El último lector | El espectro del detective literario
Si el libro sustituyera los atributos del hombre, los hombres se convertirían en escritores sólo para exaltar sus atributos.
No sucede así.
Si el libro —en razón de su existencia— es lo único que queda de un escritor después de muerto, sólo las revelaciones contenidas en sus páginas avivan la añoranza, a la vez que determinan que la emboscada de la vida es definitiva.
Hoy en día que circula la edición memoriosa de Sergio González Rodríguez (1950-2017), “Teoría novelada de mí mismo” (Literatura Random House), lo póstumo de un narrador revitaliza un presente lejano, iniciático, formativo, preliminar en su visitación, por momentos en tránsito entre la realidad y el rock, entre el sueño y el cine, entre la escritura y su fantasma, haciendo del esbozo autobiográfico “la historia universal de una persona”.
Ahora que el autor de “El hombre sin cabeza” ya no está, que sus encuentros se han cancelado de forma por demás abrupta, que su latido nos ofrendó con lo mejor de su tinta, que el trazo de su pulso quedó, ante la afasia de los resentidos, como el signo de los tiempos.
Un corazón de escriba, independiente y honesto, como no se había dado en el país.
Jodido se ha puesto el asunto, ya nadie quiere ir cojo por ahí, con la verdad a cuestas: un ojo sangrando y la maleta llena de documentos que nadie se atreve a difundir.
A pesar de todo, hubo medios que asumieron el riesgo: se le publicó y se le honró, reconociendo que sus investigaciones guardan aún muchas pistas para dilucidar y desarticular la violencia en México.
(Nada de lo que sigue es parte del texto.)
--- src/rtl/lb_frame_sequencer_if.sv ---
// Pixel-source handshake and memory-core bus seen by the line-buffer frame sequencer.
// master = sequencer side, slave = pixel source / memory core side.
interface lb_frame_sequencer_if #(
  parameter int DW = 16
);
  logic          pix_valid;
  logic [DW-1:0] pix_data;
  logic          pix_ready;

  logic          mem_config_en;
  logic [31:0]   mem_config_addr;
  logic [31:0]   mem_config_data;
  logic          mem_wen;
  logic [DW-1:0] mem_data_in;
  logic          mem_flush;
  logic [DW-1:0] mem_data_out;
  logic          mem_valid_out;

  modport master (
    input  pix_valid, pix_data, mem_data_out, mem_valid_out,
    output pix_ready, mem_config_en, mem_config_addr, mem_config_data,
           mem_wen, mem_data_in, mem_flush
  );

  modport slave (
    output pix_valid, pix_data, mem_data_out, mem_valid_out,
    input  pix_ready, mem_config_en, mem_config_addr, mem_config_data,
           mem_wen, mem_data_in, mem_flush
  );
endinterface

--- src/rtl/lb_frame_sequencer.sv ---
// Frame-level controller for one memory core used as a line buffer: config write, pixel stream, flush.
// Optional LB_SEQ_BACKPRESSURE_EN adds out_ready_i, which stalls pixel intake when low.
//
// state  | meaning
// IDLE   | waiting for a valid start
// CONFIG | one-cycle line-buffer config strobe to the core
// SETTLE | one idle cycle before streaming
// STREAM | accepting pixels, counting columns/rows
// DRAIN  | last pixel visible on mem_wen
// FLUSH  | mem_flush held for FLUSH_CYC cycles
// DONE   | one-cycle done pulse
module lb_frame_sequencer #(
  parameter int DW        = 16,
  parameter int DEPTH_W   = 13,
  parameter int ROW_W     = 16,
  parameter int FLUSH_CYC = 5
) (
  input  logic               clk_in_i,
  input  logic               reset_i,
  input  logic               clk_en_i,
  input  logic               start_i,
  input  logic [DEPTH_W-1:0] cfg_depth_i,
  input  logic [ROW_W-1:0]   cfg_rows_i,
`ifdef LB_SEQ_BACKPRESSURE_EN
  input  logic               out_ready_i,
`endif
  output logic               busy_o,
  output logic               done_o,
  output logic               mem_clk_en_o,
  output logic [DW-1:0]      out_data_o,
  output logic               out_valid_o,
  lb_frame_sequencer_if.master bus
);

  localparam int FW = (FLUSH_CYC > 1) ? $clog2(FLUSH_CYC) : 1;

  typedef enum logic [2:0] {
    S_IDLE,
    S_CONFIG,
    S_SETTLE,
    S_STREAM,
    S_DRAIN,
    S_FLUSH,
    S_DONE
  } state_t;

  state_t             state_q, state_d;
  logic [DEPTH_W-1:0] depth_q, depth_d;
  logic [ROW_W-1:0]   rows_q, rows_d;
  logic [DEPTH_W-1:0] col_q, col_d;
  logic [ROW_W-1:0]   row_q, row_d;
  logic [FW-1:0]      flush_cnt_q, flush_cnt_d;
  logic               wen_q, wen_d;
  logic [DW-1:0]      wdata_q, wdata_d;
  logic [DW-1:0]      odata_q, odata_d;
  logic               ovalid_q, ovalid_d;

  logic intake_ok;
  logic pix_ready;
  logic accept;
  logic col_last;
  logic row_last;

`ifdef LB_SEQ_BACKPRESSURE_EN
  assign intake_ok = out_ready_i;
`else
  assign intake_ok = 1'b1;
`endif

  assign pix_ready = (state_q == S_STREAM) && clk_en_i && intake_ok;
  assign accept    = pix_ready && bus.pix_valid;
  assign col_last  = (col_q == depth_q - DEPTH_W'(1));
  assign row_last  = (row_q == rows_q - ROW_W'(1));

  always_comb begin
    state_d     = state_q;
    depth_d     = depth_q;
    rows_d      = rows_q;
    col_d       = col_q;
    row_d       = row_q;
    flush_cnt_d = flush_cnt_q;
    wen_d       = accept;
    wdata_d     = accept ? bus.pix_data : wdata_q;
    odata_d     = bus.mem_data_out;
    ovalid_d    = bus.mem_valid_out;

    case (state_q)
      S_IDLE: begin
        if (start_i && (cfg_depth_i != '0) && (cfg_rows_i != '0)) begin
          depth_d = cfg_depth_i;
          rows_d  = cfg_rows_i;
          col_d   = '0;
          row_d   = '0;
          state_d = S_CONFIG;
        end
      end
      S_CONFIG: state_d = S_SETTLE;
      S_SETTLE: state_d = S_STREAM;
      S_STREAM: begin
        if (accept) begin
          if (col_last) begin
            col_d = '0;
            if (row_last) begin
              state_d = S_DRAIN;
            end else begin
              row_d = row_q + ROW_W'(1);
            end
          end else begin
            col_d = col_q + DEPTH_W'(1);
          end
        end
      end
      S_DRAIN: begin
        flush_cnt_d = FW'(FLUSH_CYC - 1);
        state_d     = S_FLUSH;
      end
      S_FLUSH: begin
        if (flush_cnt_q == '0) begin
          state_d = S_DONE;
        end else begin
          flush_cnt_d = flush_cnt_q - FW'(1);
        end
      end
      S_DONE:  state_d = S_IDLE;
      default: state_d = S_IDLE;
    endcase
  end

  // Reset wins over clk_en so a frozen sequencer can still be recovered.
  always_ff @(posedge clk_in_i) begin
    if (reset_i) begin
      state_q     <= S_IDLE;
      depth_q     <= '0;
      rows_q      <= '0;
      col_q       <= '0;
      row_q       <= '0;
      flush_cnt_q <= '0;
      wen_q       <= 1'b0;
      wdata_q     <= '0;
      odata_q     <= '0;
      ovalid_q    <= 1'b0;
    end else if (clk_en_i) begin
      state_q     <= state_d;
      depth_q     <= depth_d;
      rows_q      <= rows_d;
      col_q       <= col_d;
      row_q       <= row_d;
      flush_cnt_q <= flush_cnt_d;
      wen_q       <= wen_d;
      wdata_q     <= wdata_d;
      odata_q     <= odata_d;
      ovalid_q    <= ovalid_d;
    end
  end

  assign bus.pix_ready       = pix_ready;
  assign bus.mem_config_en   = (state_q == S_CONFIG);
  assign bus.mem_config_addr = 32'h0;
  // Core config word: depth in [DEPTH_W+2:3], enable bit at [2], low two bits zero.
  assign bus.mem_config_data = 32'({depth_q, 3'b100});
  assign bus.mem_wen         = wen_q;
  assign bus.mem_data_in     = wdata_q;
  assign bus.mem_flush       = (state_q == S_FLUSH);

  assign busy_o       = (state_q != S_IDLE);
  assign done_o       = (state_q == S_DONE);
  assign mem_clk_en_o = clk_en_i;
  assign out_data_o   = odata_q;
  assign out_valid_o  = ovalid_q;

endmodule
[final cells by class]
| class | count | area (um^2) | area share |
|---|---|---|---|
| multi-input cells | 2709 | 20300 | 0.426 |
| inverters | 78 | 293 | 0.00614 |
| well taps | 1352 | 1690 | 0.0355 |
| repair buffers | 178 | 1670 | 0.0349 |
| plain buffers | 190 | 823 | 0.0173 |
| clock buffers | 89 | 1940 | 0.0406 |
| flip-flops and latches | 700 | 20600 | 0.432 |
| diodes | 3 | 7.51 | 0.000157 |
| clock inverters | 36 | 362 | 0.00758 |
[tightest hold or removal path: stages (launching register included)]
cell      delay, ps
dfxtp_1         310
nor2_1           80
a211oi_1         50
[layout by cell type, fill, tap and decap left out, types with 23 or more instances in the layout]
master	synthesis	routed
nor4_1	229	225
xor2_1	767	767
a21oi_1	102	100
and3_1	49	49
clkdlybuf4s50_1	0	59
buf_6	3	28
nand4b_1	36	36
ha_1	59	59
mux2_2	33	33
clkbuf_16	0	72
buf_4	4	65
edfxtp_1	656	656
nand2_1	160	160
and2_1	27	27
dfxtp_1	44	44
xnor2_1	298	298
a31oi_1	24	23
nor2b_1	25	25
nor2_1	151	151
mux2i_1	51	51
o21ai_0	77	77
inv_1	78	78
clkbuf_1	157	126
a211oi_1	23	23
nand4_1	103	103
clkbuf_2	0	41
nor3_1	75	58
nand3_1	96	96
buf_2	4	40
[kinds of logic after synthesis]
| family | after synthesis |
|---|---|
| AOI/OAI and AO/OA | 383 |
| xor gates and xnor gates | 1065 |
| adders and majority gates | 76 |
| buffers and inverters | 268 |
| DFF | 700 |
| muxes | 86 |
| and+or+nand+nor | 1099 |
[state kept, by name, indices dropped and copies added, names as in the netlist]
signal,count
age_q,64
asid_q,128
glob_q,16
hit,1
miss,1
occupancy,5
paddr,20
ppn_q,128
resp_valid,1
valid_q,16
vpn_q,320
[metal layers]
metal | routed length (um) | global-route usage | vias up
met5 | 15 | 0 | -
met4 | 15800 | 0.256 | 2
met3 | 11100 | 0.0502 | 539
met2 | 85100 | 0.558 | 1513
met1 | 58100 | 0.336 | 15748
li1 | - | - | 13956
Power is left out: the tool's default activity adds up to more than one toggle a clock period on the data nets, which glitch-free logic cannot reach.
$ cat config.mk
export PLATFORM = sky130hd
export DESIGN_NAME = shift_serializer_ctrl
export DESIGN_NICKNAME = d
export VERILOG_FILES = /design/src/rtl/shift_serializer_ctrl.sv
export SDC_FILE = /design/constraint.sdc
export NUM_CORES = 1
export LEC_CHECK = 0
export BUFFER_PORTS_ARGS = -buffer_cell sky130_fd_sc_hd__buf_2
export CORE_AREA = 8 8 45 47
export CTS_CLUSTER_DIAMETER = 40
export CTS_CLUSTER_SIZE = 24
export DETAILED_ROUTE_END_ITERATION = 7
export DIE_AREA = 0 0 53 55
export SETUP_SLACK_MARGIN = 0.5
export SYNTH_ARGS = -nofsm -noshare
export SYNTH_HDL_FRONTEND = slang
export SYNTH_SLANG_ARGS = --single-unit
export TNS_END_PERCENT = 100
$ cat constraint.sdc
create_clock -name clk_i -period 2.7 [get_ports clk_i]
set_input_delay 0.135 -clock clk_i [delete_from_list [all_inputs] [get_ports clk_i]]
set_output_delay 0.135 -clock clk_i [all_outputs]
set_load 0.02 [all_outputs]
Violencia que casi lo desarticula a él.
(Cerca de una década atrás, en su investigación sobre la matanza de mujeres en Ciudad Juárez, unos “sicarios lo asaltaron en un taxi y lo golpearon hasta dejarle una cojera crónica y un coágulo en la cabeza”.)
¿Es este libro de Sergio González Rodríguez un invernadero para fantasmas?
Sí y no. No y sí.
Sí, cuando el imaginario irrumpe en brumas oníricas y despierta burbujas teóricas en su interior, y se pasa al ensayo/relato o viceversa, para proponer una metodología: Oneirograma (de “Oneiro”, sueño, proveniente del griego; “grama”, de igual fuente, escrito/letra).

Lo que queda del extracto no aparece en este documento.